## Task to complete:
Your answer should hold every line of the records below that contains the string "same".

## Data provided:
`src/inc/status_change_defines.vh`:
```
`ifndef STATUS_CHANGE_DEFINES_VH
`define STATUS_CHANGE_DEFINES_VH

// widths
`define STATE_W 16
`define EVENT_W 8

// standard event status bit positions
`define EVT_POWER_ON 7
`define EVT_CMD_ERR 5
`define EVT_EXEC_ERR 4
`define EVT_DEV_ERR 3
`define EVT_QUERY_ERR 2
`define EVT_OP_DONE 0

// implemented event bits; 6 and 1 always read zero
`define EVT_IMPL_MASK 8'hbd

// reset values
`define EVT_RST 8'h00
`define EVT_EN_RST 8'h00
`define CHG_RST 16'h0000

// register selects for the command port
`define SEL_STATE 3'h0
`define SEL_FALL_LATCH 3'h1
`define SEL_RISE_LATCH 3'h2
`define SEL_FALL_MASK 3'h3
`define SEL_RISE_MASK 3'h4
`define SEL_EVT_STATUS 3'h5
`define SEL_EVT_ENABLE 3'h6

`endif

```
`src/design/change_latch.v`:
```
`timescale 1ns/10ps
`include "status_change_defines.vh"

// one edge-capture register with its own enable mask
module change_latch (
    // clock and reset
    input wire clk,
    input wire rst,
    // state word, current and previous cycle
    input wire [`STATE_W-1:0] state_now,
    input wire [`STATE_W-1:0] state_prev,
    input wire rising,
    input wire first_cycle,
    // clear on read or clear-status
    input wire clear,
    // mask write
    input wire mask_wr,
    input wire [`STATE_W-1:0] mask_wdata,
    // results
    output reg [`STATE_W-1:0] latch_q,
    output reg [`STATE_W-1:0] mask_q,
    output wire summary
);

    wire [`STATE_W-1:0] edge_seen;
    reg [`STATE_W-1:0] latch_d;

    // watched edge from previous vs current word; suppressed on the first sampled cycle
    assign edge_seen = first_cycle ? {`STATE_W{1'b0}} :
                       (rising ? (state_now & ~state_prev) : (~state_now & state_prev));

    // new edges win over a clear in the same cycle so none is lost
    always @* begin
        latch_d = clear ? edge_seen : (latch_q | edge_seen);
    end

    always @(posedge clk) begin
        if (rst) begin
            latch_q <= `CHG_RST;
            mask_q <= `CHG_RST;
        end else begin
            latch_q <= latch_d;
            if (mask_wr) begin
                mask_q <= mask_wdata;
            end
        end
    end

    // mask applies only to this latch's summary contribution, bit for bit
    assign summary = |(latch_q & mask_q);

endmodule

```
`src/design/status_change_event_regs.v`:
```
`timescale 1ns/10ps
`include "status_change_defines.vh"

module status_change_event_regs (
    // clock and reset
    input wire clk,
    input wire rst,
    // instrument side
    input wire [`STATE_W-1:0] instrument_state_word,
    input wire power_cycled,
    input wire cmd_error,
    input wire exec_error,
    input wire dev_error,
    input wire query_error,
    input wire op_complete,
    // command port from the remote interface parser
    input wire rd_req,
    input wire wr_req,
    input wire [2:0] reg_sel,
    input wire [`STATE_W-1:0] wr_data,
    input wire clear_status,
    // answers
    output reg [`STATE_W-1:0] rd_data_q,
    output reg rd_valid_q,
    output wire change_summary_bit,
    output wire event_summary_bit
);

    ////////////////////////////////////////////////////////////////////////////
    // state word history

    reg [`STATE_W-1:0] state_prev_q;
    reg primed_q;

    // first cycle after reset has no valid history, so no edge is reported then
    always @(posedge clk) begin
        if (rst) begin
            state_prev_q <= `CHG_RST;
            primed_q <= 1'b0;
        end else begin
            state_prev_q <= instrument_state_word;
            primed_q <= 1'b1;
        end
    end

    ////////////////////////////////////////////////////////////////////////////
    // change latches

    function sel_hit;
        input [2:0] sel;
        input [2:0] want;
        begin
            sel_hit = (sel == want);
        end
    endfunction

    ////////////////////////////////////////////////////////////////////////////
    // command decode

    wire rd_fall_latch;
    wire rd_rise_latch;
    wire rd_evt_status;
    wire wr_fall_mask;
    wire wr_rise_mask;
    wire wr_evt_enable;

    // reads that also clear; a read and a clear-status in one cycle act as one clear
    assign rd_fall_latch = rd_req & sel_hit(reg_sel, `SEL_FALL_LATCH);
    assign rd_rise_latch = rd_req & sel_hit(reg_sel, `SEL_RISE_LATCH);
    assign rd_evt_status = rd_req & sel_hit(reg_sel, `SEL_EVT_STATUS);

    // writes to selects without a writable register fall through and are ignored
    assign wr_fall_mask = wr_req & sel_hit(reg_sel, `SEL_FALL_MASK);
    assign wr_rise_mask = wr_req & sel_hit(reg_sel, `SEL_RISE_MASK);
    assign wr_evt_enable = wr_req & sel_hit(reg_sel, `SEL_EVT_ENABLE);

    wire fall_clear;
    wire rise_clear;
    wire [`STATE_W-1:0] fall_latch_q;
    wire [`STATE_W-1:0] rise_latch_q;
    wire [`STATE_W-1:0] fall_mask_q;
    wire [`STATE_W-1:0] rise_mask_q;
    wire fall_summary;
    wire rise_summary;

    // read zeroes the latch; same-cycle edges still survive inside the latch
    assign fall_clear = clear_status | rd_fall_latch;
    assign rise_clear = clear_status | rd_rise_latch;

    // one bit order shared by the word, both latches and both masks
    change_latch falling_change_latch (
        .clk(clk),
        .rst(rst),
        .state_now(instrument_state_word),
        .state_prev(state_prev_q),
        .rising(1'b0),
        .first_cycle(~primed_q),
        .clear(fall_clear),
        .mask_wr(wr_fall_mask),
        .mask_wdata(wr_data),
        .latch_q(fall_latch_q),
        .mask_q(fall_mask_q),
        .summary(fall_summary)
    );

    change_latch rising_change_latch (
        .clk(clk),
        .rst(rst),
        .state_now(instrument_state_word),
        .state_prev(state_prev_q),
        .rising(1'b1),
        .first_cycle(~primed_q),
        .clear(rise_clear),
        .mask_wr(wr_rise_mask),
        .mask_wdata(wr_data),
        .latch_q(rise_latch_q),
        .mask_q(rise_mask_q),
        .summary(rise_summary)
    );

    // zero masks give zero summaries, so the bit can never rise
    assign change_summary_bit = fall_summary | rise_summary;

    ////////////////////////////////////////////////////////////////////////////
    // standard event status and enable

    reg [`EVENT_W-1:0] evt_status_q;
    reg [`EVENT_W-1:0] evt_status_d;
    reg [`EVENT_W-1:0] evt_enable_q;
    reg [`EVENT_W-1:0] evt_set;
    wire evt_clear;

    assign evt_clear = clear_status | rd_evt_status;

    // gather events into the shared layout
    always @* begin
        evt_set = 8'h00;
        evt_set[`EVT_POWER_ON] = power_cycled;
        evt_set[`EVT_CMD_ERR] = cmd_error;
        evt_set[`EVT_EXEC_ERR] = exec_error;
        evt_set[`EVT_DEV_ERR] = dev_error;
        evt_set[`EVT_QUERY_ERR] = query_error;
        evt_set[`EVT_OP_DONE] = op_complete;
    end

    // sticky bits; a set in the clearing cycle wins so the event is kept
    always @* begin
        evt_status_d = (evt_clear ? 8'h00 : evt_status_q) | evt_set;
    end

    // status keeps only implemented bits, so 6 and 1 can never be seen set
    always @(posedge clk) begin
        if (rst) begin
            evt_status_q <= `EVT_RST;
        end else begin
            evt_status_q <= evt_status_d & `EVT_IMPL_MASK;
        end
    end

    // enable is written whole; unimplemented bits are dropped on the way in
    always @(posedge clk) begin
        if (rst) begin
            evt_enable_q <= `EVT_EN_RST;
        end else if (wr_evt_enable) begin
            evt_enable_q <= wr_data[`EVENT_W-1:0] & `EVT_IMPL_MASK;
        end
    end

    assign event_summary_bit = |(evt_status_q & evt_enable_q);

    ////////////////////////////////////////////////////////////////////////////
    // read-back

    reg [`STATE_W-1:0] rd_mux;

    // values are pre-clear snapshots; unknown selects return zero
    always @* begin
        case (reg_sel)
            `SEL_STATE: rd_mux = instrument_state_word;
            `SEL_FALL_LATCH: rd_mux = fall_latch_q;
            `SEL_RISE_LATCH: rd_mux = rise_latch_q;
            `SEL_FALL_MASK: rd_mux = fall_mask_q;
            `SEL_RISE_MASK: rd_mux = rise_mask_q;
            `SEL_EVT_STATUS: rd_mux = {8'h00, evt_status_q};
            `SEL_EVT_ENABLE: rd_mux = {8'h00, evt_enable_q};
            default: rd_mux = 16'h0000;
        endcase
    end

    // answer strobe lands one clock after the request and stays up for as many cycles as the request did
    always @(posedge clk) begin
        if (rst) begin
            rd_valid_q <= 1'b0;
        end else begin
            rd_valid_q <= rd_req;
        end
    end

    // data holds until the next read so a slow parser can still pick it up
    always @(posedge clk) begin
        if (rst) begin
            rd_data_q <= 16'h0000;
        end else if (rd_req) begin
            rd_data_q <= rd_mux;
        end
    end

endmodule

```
* * *
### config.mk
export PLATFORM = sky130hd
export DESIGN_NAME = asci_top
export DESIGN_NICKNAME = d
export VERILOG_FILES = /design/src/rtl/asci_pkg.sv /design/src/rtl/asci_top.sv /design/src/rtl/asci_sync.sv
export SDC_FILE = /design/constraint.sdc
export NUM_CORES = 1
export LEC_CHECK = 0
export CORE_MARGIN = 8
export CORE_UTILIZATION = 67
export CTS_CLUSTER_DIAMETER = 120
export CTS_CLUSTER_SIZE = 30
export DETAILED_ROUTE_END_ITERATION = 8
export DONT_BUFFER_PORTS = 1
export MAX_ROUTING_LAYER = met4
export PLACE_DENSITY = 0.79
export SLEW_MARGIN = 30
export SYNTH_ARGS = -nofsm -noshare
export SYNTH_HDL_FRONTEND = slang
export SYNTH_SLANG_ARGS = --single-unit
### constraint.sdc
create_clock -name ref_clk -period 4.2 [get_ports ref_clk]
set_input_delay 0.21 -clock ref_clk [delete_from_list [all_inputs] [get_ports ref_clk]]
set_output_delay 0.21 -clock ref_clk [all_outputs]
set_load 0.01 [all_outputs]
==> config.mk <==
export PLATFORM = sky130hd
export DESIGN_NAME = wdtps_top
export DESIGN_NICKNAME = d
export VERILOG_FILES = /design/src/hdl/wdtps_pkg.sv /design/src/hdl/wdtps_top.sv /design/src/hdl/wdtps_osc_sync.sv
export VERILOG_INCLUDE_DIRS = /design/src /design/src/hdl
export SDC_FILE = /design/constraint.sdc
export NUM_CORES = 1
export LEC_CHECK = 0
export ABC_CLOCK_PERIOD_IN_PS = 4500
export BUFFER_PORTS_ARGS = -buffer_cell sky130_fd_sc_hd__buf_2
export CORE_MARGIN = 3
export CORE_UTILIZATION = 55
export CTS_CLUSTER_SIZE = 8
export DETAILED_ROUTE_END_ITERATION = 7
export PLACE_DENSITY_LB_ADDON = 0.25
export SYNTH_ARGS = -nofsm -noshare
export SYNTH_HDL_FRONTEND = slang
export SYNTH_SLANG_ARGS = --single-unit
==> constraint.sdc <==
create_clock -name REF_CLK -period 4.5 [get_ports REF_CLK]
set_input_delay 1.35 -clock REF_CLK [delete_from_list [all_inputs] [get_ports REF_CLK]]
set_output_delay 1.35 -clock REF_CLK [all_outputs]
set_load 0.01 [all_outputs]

## Final answer:
    // new edges win over a clear in the same cycle so none is lost
    // read zeroes the latch; same-cycle edges still survive inside the latch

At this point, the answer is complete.